Wherein the catalyst comprises (a) a Group 9, 10 or 11 transition metal compound of the Periodic Table of the Elements (IUPAC Inorganic Chemical Nomenclature, 1989) and (b) a ligand having an element of Group 15 elements.

Examples of the Group 9 transition metal compound in the ninth, tenth, or eleventh group transition metal compound (a) include complexes of cobalt or ruthenium, carbonates, phosphates, carbamates, and sulfonates, Specific examples thereof include cobalt acetate, cobalt acetylacetate, ruthenium acetate, ruthenium trifluoroacetate, ruthenium acetylacetate, and ruthenium trifluoromethanesulfonate.

Examples of the Group 10 transition metal compounds include complexes of nickel or palladium, carbonates, phosphates, carbamates, sulfonates and the like. Specific examples thereof include nickel acetate, nickel acetylacetate, palladium acetate, palladium trifluoroacetate , Palladium acetylacetate, palladium chloride, bis (N, N-diethylcarbamate) bis (diethylamine) palladium and palladium sulfate.

Examples of the Group 11 transition metal compound include copper or silver complexes, carbonates, phosphates, carbamates, and sulfonates, and specific examples thereof include copper acetate, copper trifluoroacetate, copper acetylacetate, Examples of the fluoroacetic acid include silver acetyl acetate, trifluoromethanesulfonic acid and the like.

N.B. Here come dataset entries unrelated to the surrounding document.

$ cat src/rtl/spatz_vrf_arbiter_if.sv
// Client-side bundle of the VRF arbiter: per-client read/write requests and grants.
// Latency: grants and read data are combinational in the request cycle.
// Backpressure: a client without a grant simply keeps its request up; nothing is queued.
interface spatz_vrf_arbiter_if #(
  parameter int unsigned NrClients = 2,
  parameter int unsigned NrWords   = 32,
  parameter int unsigned DataWidth = 64
);
  localparam int unsigned AddrWidth = $clog2(NrWords);
  localparam int unsigned BeWidth   = DataWidth / 8;

  // Write port
  logic [NrClients-1:0][AddrWidth-1:0] waddr_i;
  logic [NrClients-1:0][DataWidth-1:0] wdata_i;
  logic [NrClients-1:0]                we_i;
  logic [NrClients-1:0][BeWidth-1:0]   wbe_i;
  logic [NrClients-1:0]                wvalid_o;

  // Read port
  logic [NrClients-1:0][AddrWidth-1:0] raddr_i;
  logic [NrClients-1:0]                re_i;
  logic [NrClients-1:0][DataWidth-1:0] rdata_o;
  logic [NrClients-1:0]                rvalid_o;

  // Clients drive requests and observe grants/data
  modport master (
    output waddr_i, wdata_i, we_i, wbe_i, raddr_i, re_i,
    input  wvalid_o, rdata_o, rvalid_o
  );

  // The arbiter observes requests and drives grants/data
  modport slave (
    input  waddr_i, wdata_i, we_i, wbe_i, raddr_i, re_i,
    output wvalid_o, rdata_o, rvalid_o
  );
endinterface
==> config.mk <==
export PLATFORM = sky130hd
export DESIGN_NAME = uart_boot_loader
export DESIGN_NICKNAME = d
export VERILOG_FILES = /design/src/rtl/uart_boot_pkg.sv /design/src/rtl/uart_byte_rx.sv /design/src/rtl/uart_boot_loader.sv
export SDC_FILE = /design/constraint.sdc
export NUM_CORES = 1
export LEC_CHECK = 0
export ABC_AREA = 1
export CAP_MARGIN = 20
export CORE_ASPECT_RATIO = 0.9
export CORE_UTILIZATION = 50
export CTS_BUF_LIST = sky130_fd_sc_hd__clkbuf_4
export DETAILED_ROUTE_END_ITERATION = 12
export HOLD_SLACK_MARGIN = 0.02
export PLACE_DENSITY_LB_ADDON = 0.08
export SYNTH_ARGS = -nofsm -noshare
export SYNTH_HDL_FRONTEND = slang
export SYNTH_SLANG_ARGS = --single-unit
export TNS_END_PERCENT = 100
==> constraint.sdc <==
create_clock -name clk -period 23.4 [get_ports clk]
set_input_delay 5.85 -clock clk [delete_from_list [all_inputs] [get_ports clk]]
set_output_delay 5.85 -clock clk [all_outputs]
set_load 0.05 [all_outputs]
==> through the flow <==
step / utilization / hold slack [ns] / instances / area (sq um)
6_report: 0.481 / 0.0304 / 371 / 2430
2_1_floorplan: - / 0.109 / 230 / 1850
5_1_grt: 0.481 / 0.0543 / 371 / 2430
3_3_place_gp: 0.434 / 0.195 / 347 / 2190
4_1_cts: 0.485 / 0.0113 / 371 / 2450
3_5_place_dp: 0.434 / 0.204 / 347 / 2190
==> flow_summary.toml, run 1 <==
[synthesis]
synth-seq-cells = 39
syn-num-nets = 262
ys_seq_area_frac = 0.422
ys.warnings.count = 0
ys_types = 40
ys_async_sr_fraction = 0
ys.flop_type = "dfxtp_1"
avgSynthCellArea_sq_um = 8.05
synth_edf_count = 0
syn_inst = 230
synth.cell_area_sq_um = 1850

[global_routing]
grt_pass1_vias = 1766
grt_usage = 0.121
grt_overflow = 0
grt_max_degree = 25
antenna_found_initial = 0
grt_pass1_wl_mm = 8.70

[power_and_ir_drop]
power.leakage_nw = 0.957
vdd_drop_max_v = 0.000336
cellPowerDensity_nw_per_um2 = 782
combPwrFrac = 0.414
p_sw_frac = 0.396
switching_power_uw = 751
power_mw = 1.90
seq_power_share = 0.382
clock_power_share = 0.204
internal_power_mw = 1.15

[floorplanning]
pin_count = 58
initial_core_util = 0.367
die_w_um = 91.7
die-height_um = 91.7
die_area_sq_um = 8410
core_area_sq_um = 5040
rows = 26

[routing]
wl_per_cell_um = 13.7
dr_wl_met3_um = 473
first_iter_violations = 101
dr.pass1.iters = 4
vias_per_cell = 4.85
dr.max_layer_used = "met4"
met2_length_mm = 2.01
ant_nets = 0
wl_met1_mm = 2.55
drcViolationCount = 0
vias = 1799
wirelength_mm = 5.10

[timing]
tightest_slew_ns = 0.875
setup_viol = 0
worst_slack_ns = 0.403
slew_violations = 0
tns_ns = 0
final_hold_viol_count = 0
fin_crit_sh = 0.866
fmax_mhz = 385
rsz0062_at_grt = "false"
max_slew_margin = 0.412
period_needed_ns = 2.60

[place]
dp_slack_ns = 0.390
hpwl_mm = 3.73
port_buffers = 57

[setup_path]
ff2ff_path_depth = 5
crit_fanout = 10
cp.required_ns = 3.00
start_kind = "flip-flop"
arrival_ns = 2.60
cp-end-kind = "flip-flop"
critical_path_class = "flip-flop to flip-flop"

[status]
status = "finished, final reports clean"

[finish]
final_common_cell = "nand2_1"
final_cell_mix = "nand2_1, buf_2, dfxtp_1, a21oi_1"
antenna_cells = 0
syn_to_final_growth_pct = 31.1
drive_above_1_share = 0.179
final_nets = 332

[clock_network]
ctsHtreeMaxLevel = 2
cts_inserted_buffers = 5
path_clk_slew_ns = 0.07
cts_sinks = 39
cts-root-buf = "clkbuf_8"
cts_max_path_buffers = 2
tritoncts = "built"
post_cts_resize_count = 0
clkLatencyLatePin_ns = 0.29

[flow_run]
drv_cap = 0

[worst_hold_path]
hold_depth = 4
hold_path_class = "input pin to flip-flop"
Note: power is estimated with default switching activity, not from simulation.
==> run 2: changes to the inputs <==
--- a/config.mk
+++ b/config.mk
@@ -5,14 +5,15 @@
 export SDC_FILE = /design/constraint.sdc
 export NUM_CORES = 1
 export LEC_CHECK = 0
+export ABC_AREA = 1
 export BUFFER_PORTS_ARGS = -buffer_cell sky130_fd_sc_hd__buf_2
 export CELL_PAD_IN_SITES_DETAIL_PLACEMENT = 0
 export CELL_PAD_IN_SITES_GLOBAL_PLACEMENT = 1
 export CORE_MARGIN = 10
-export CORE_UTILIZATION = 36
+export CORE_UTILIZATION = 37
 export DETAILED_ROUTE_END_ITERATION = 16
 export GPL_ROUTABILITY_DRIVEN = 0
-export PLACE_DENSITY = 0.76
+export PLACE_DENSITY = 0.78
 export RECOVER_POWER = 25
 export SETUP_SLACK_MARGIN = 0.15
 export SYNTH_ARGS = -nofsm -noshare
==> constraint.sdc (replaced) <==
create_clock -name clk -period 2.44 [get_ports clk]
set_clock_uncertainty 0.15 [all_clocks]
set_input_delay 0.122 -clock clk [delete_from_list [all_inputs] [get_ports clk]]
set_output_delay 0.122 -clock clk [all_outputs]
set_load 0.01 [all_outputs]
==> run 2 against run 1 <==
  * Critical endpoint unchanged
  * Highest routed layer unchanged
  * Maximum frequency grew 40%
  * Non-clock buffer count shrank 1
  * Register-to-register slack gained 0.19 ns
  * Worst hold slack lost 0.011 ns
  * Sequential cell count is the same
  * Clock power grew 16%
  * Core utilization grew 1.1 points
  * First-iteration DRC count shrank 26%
File: config.mk
export PLATFORM = sky130hd
export DESIGN_NAME = sr_pulse_sequencer
export DESIGN_NICKNAME = d
export VERILOG_FILES = /design/src/rtl/sr_pulse_sequencer.sv
export SDC_FILE = /design/constraint.sdc
export NUM_CORES = 1
export LEC_CHECK = 0
export BUFFER_PORTS_ARGS = -buffer_cell sky130_fd_sc_hd__buf_2
export CAP_MARGIN = 20
export CELL_PAD_IN_SITES_DETAIL_PLACEMENT = 0
export CELL_PAD_IN_SITES_GLOBAL_PLACEMENT = 1
export CORE_AREA = 2 2 60 62
export DETAILED_ROUTE_END_ITERATION = 10
export DIE_AREA = 0 0 62 64
export PLACE_DENSITY = 0.84
export SYNTH_ARGS = -nofsm -noshare
export SYNTH_HDL_FRONTEND = slang
export SYNTH_SLANG_ARGS = --single-unit
File: constraint.sdc
create_clock -name clk -period 4 [get_ports clk]
set_input_delay 0.8 -clock clk [delete_from_list [all_inputs] [get_ports clk]]
set_output_delay 0.8 -clock clk [all_outputs]
set_load 0.01 [all_outputs]
File: src/rtl/sr_pulse_sequencer.sv
// sr_pulse_sequencer
//   Turns two raw, bouncing pushbuttons into clean, mutually exclusive S/R
//   pulses for a downstream SR latch. It also tracks the state that latch
//   should hold.
//   Each button goes through a 2-flop synchronizer and then a debouncer.
//   The rising edge of the debounced level posts a one-deep pending request.
//   A small FSM serves the requests one at a time:
//   IDLE -> pulse (PULSE_CYCLES) -> GAP (1 cycle) -> IDLE.
//
// Parameters
//   DEBOUNCE_CYCLES  stable synchronized cycles before a level is accepted (1..255)
//   PULSE_CYCLES     width of each S/R pulse in clocks (1..15)
//   PRIORITY_RESET   1: reset request wins a conflict, 0: set request wins
//
// Ports
//   clk        system clock, rising edge
//   rst        asynchronous, active-high reset
//   set_btn    raw set pushbutton (async, active-high)
//   reset_btn  raw reset pushbutton (async, active-high)
//   S, R       registered set/reset pulses, never high together
//   q_model    registered copy of the expected latch Q
//   busy       FSM is not IDLE
//   conflict   set and reset both pending while IDLE (one cycle)

// Synchronizer + debouncer for one button. Produces a one-cycle pulse on the
// clock after the debounced level rises.
module sr_pulse_debounce #(
    parameter int DEBOUNCE_CYCLES = 4
) (
    input  logic clk,
    input  logic rst,
    input  logic btn,
    output logic rise
);
    localparam logic [7:0] CNT_LAST = 8'(DEBOUNCE_CYCLES - 1);

    logic       s1_q, s2_q;
    logic       db_q, db_d;
    logic       db_prev_q;
    logic [7:0] cnt_q, cnt_d;

    // Count consecutive cycles in which the synchronized input disagrees
    // with the accepted level. Flip on the DEBOUNCE_CYCLES-th cycle. Any
    // cycle in which they agree clears the count.
    always_comb begin
        db_d  = db_q;
        cnt_d = '0;
        if (s2_q != db_q) begin
            if (cnt_q == CNT_LAST) db_d = s2_q;
            else                   cnt_d = cnt_q + 8'd1;
        end
    end

    always_ff @(posedge clk or posedge rst) begin
        if (rst) begin
            s1_q      <= 1'b0;
            s2_q      <= 1'b0;
            cnt_q     <= '0;
            db_q      <= 1'b0;
            db_prev_q <= 1'b0;
        end else begin
            s1_q      <= btn;
            s2_q      <= s1_q;
            cnt_q     <= cnt_d;
            db_q      <= db_d;
            db_prev_q <= db_q;
        end
    end

    assign rise = db_q & ~db_prev_q;
endmodule

module sr_pulse_sequencer #(
    parameter int DEBOUNCE_CYCLES = 4,
    parameter int PULSE_CYCLES    = 2,
    parameter int PRIORITY_RESET  = 1
) (
    input  logic clk,
    input  logic rst,
    input  logic set_btn,
    input  logic reset_btn,
    output logic S,
    output logic R,
    output logic q_model,
    output logic busy,
    output logic conflict
);
    typedef enum logic [1:0] {
        IDLE        = 2'd0,
        SET_PULSE   = 2'd1,
        RESET_PULSE = 2'd2,
        GAP         = 2'd3
    } state_e;

    localparam logic [3:0] PCNT_LAST = 4'(PULSE_CYCLES - 1);

    logic       set_rise, reset_rise;
    state_e     state_q, state_d;
    logic [3:0] pcnt_q, pcnt_d;
    logic       pend_set_q, pend_set_d;
    logic       pend_reset_q, pend_reset_d;
    logic       s_q, s_d, r_q, r_d, qm_q, qm_d;

    sr_pulse_debounce #(.DEBOUNCE_CYCLES(DEBOUNCE_CYCLES)) u_db_set (
        .clk(clk), .rst(rst), .btn(set_btn), .rise(set_rise)
    );
    sr_pulse_debounce #(.DEBOUNCE_CYCLES(DEBOUNCE_CYCLES)) u_db_reset (
        .clk(clk), .rst(rst), .btn(reset_btn), .rise(reset_rise)
    );

    // A request is held until its pulse state is entered. A rise that lands
    // in the same cycle as the service is a fresh press, so it re-arms the
    // flag. Extra rises while a request is pending merge into it.
    always_comb begin
        state_d      = state_q;
        pcnt_d       = pcnt_q;
        pend_set_d   = pend_set_q | set_rise;
        pend_reset_d = pend_reset_q | reset_rise;
        conflict     = 1'b0;
        unique case (state_q)
            IDLE: begin
                pcnt_d = '0;
                if (pend_set_q && pend_reset_q) begin
                    conflict = 1'b1;
                    if (PRIORITY_RESET != 0) begin
                        state_d      = RESET_PULSE;
                        pend_reset_d = reset_rise;
                    end else begin
                        state_d    = SET_PULSE;
                        pend_set_d = set_rise;
                    end
                end else if (pend_set_q) begin
                    state_d    = SET_PULSE;
                    pend_set_d = set_rise;
                end else if (pend_reset_q) begin
                    state_d      = RESET_PULSE;
                    pend_reset_d = reset_rise;
                end
            end
            SET_PULSE, RESET_PULSE: begin
                if (pcnt_q == PCNT_LAST) begin
                    state_d = GAP;
                    pcnt_d  = '0;
                end else begin
                    pcnt_d = pcnt_q + 4'd1;
                end
            end
            GAP:     state_d = IDLE;
            default: state_d = IDLE;
        endcase

        // S/R are registered copies of the next state, so they line up
        // exactly with the pulse states and cannot overlap.
        s_d  = (state_d == SET_PULSE);
        r_d  = (state_d == RESET_PULSE);
        qm_d = s_q ? 1'b1 : (r_q ? 1'b0 : qm_q);
    end

    always_ff @(posedge clk or posedge rst) begin
        if (rst) begin
            state_q      <= IDLE;
            pcnt_q       <= '0;
            pend_set_q   <= 1'b0;
            pend_reset_q <= 1'b0;
            s_q          <= 1'b0;
            r_q          <= 1'b0;
            qm_q         <= 1'b0;
        end else begin
            state_q      <= state_d;
            pcnt_q       <= pcnt_d;
            pend_set_q   <= pend_set_d;
            pend_reset_q <= pend_reset_d;
            s_q          <= s_d;
            r_q          <= r_d;
            qm_q         <= qm_d;
        end
    end

    assign S       = s_q;
    assign R       = r_q;
    assign q_model = qm_q;
    assign busy    = (state_q != IDLE);
endmodule

==> reports/qor.txt <==
most frequent cells in the layout = dfrtp_1, inv_1, nand3_1, nor2_1, ha_1
Ant. Diodes = 0
mapped cell area = 0.00161 mm²
Post-CTS Setup Inserts = 0
Reg-to-Reg End = R
H-tree depth = 2
ANT nets after route = 0
TritonCTS clock tree = yes
critical path capture point type = output pin
Port Buffers = 8
Max Clock Skew = 16.9 ps
Power Dens Cells = 627 mW/mm²
Setup CP Type = flip-flop to output pin
cell-internal power = 0.000723 W
part of the power in combinational logic = 31.5%
multi-input logic area = 687 µm²
post_cts resized = 0
commonest non-fill, non-tap cell in the layout = dfrtp_1
ys flop type = dfrtp_1
Seq. cell area = 876 µm²
Seq pwr share = 45.9%
DRT iter0 DRCs = 37
Unique masters post-synth = 33
row count = 21
Post-Route WL = 2710 µm
crit-path max FO = 5
RSZ-0062 raised after global routing = false
Required @ worst endpoint = 3200 ps
area leader, netlist = dfrtp_1
post-synth top area share = 54.3%
Sum Neg Setup Slack = 0 ps
Vias = 1114
hold buffer count at cts = 0
die width = 62 µm
Leak = 0.844 nW
FILL cells = 302
clk sinks = 35
sequential share of the synthesized area = 54.3%
vias in the first global route = 1132
largest cells by area after synthesis = dfrtp_1, ha_1, nand3_1
hold path endpoint = u_db_set.s2_q
Final Max Slew Viols = 0
CTS clk-pin slew, worst paths = 120 ps
post-route minimum period = 2130 ps
global-route wire length before repair = 4960 µm
warnings from Yosys = 0
hold depth = 0
layout cells sized above 1 = 13.2%
syn_nets = 163
Num CTS Buffers = 5
routed len/inst = 12.7 µm
dpl ws = 2260 ps
DRC violations left = 0
fraction of registers with async set or reset after synthesis = 100%
drt pass-1 iters = 4
GRT overflow = 0
RePlAce Congestion = 0.765
root buf cell = clkbuf_4
die height = 64 µm
Area Growth Syn to Fin = 11.6%
VDD IR-drop max = 0.000320 V
Worst setup SP type = flip-flop
post-route setup slack = 1870 ps
status = finished clean
Setup violations, final = 0
Hold/Removal Path Class = flip-flop to flip-flop
Clock Latency Late Sink = 350 ps
Final Hold Fails = 0
GRT Resource Usage Total = 17.2%
Net Sw Power = 0.000405 W
hold_sp = u_db_set.s1_q
fin nets = 179
largest net degree at the start of global routing = 20
final worst-path cycle share = 53.2%
DR vias/cell = 5.23
clock share of power = 22.6%
DIE AREA = 0.00397 mm²
Max-slew headroom = 52.8%
core area = 0.00328 mm²
WP data arrival = 1330 ps
dpl hpwl = 1980 µm
Initial Util = 49.1%
reg-to-reg slack, setup = 2420 ps
Worst R2R Path Depth = 5
Post-Syn Area per Cell = 10.7 µm²
overall power = 0.00113 W
Max Fclk = 0.469 GHz
post-synthesis register bit count = 35
IO Pins = 9
Post-synth EDFFs = 0
Sw Ratio = 35.9%
Synth Instances = 150
max-cap check violation count = 0
Worst-Margin Slew = 707 ps
antenna violations before repair = 0
Clock Tree Buf Depth = 2
worst flop-to-flop path startpoint = state_q[0]
[layer usage]
layer | vias up | share of wire (%) | wire length, µm | track usage, %
met4 | 0 | 1.9 | 52 | 6.91
met1 | 545 | 44 | 1200 | 21.4
met5 | - | 0 | 0 | 0
li1 | 552 | - | - | -
met3 | 5 | 3.2 | 88 | 6.07
met2 | 12 | 50 | 1370 | 26.6
[flip-flops by register name, indices dropped and copies added, names as in the netlist, 2 cells and up]
name and flops:
pcnt_q 4, state_q 2, u_db_set.cnt_q 8, u_db_reset.cnt_q 8
[worst max-delay path by stage]
stage,to,slack (ps),cells past startpoint,startpoint
2_1_floorplan,conflict,2380,3,state_q[0]
3_3_place_gp,conflict,2280,4,state_q[0]
3_5_place_dp,conflict,2260,4,state_q[0]
4_1_cts,conflict,1860,4,state_q[0]
5_1_grt,conflict,1770,4,state_q[0]
6_report,conflict,1870,4,state_q[0]
[layout make-up]
class | instances | share of cell area [%]
Sequential cell | 35 | 48.7
Multi-Input combinational cell | 102 | 38.2
Tap cell | 46 | 3.20
Inverter | 13 | 2.71
Timing Repair Buffer | 9 | 2.64
Clock inverter | 3 | 2.44
Clock buffer | 5 | 2.09
[worst max-delay path, stage by stage (launching register included)]
cell and delay [ps]:
dfrtp_1 420, inv_1 80, ha_1 210, and3_1 140
buf_2 130
[stage by stage]
step,cell area (µm²),hold slack (ps),cells,util [%]
after floorplan,1610,331,150,-
after global placement,1720,333,205,52.3
final,1800,362,213,54.7
after detailed placement,1720,338,205,52.3
after CTS,1800,364,213,54.7
after global routing,1800,376,213,54.7
[cell usage after synthesis, drive strengths merged, types with 7 or more instances]
cell type and n:
nor2 11, dfrtp 35, or3 7, o21ai 10
nand2 7, nand3 11, a21oi 8, ha 9
inv 13
[power groups by stage]
stage               combinational, W  sequential (W)  clock, W
global placement            0.000348        0.000517         0
finish                      0.000355        0.000517  0.000255
floorplan                   0.000268        0.000511         0
global route                0.000413        0.000532  0.000282
detailed placement          0.000360        0.000525         0
CTS                         0.000362        0.000518  0.000262
[kinds of logic after synthesis]
group           Yosys count  synth area share, %
fa+ha+maj                 9                 6.99
xor+xnor                  8                 4.35
buf+inv                  13                 3.03
flops                    35                 54.3
simple gates             53                 18.6
compound gates           32                 12.7
Power figures use the tool's default switching activity.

Of these, the transition metal compound (a), which is preferable inexpensively and economically, is nickel and copper compounds, and the preferable transition metal compound (a) in terms of the yield of the polyketone and the molecular weight is the palladium compound, It is most preferable to use palladium acetate.

Examples of the ligands (b) having an atom of Group XIII include 2,2'-bipyridyl, 4,4'-dimethyl-2,2'-bipyridyl, 2,2'- Bis (diphenylphosphino) ethane, 1,3-bis (diphenylphosphino) propane, 1,4-bis (diphenylphosphino) (2-methoxyphenyl) propane, 1,3-bis [di (2-isopropyl) Bis (diphenylphosphino) cyclohexane, 1,2-bis (diphenylphosphino) phosphine] propane, (Diphenylphosphino) methyl] benzene, 1,2-bis [[di (2-methoxyphenyl) (Diphenylphosphino) ferrocene, 2-hydroxy-1,3-bis [di (2-methoxy- (2-methoxyphenyl) phosphino] propane, 2,2-dimethyl-1,3-bis [di (2- Spinosyns; there may be mentioned a ligand, such as propane.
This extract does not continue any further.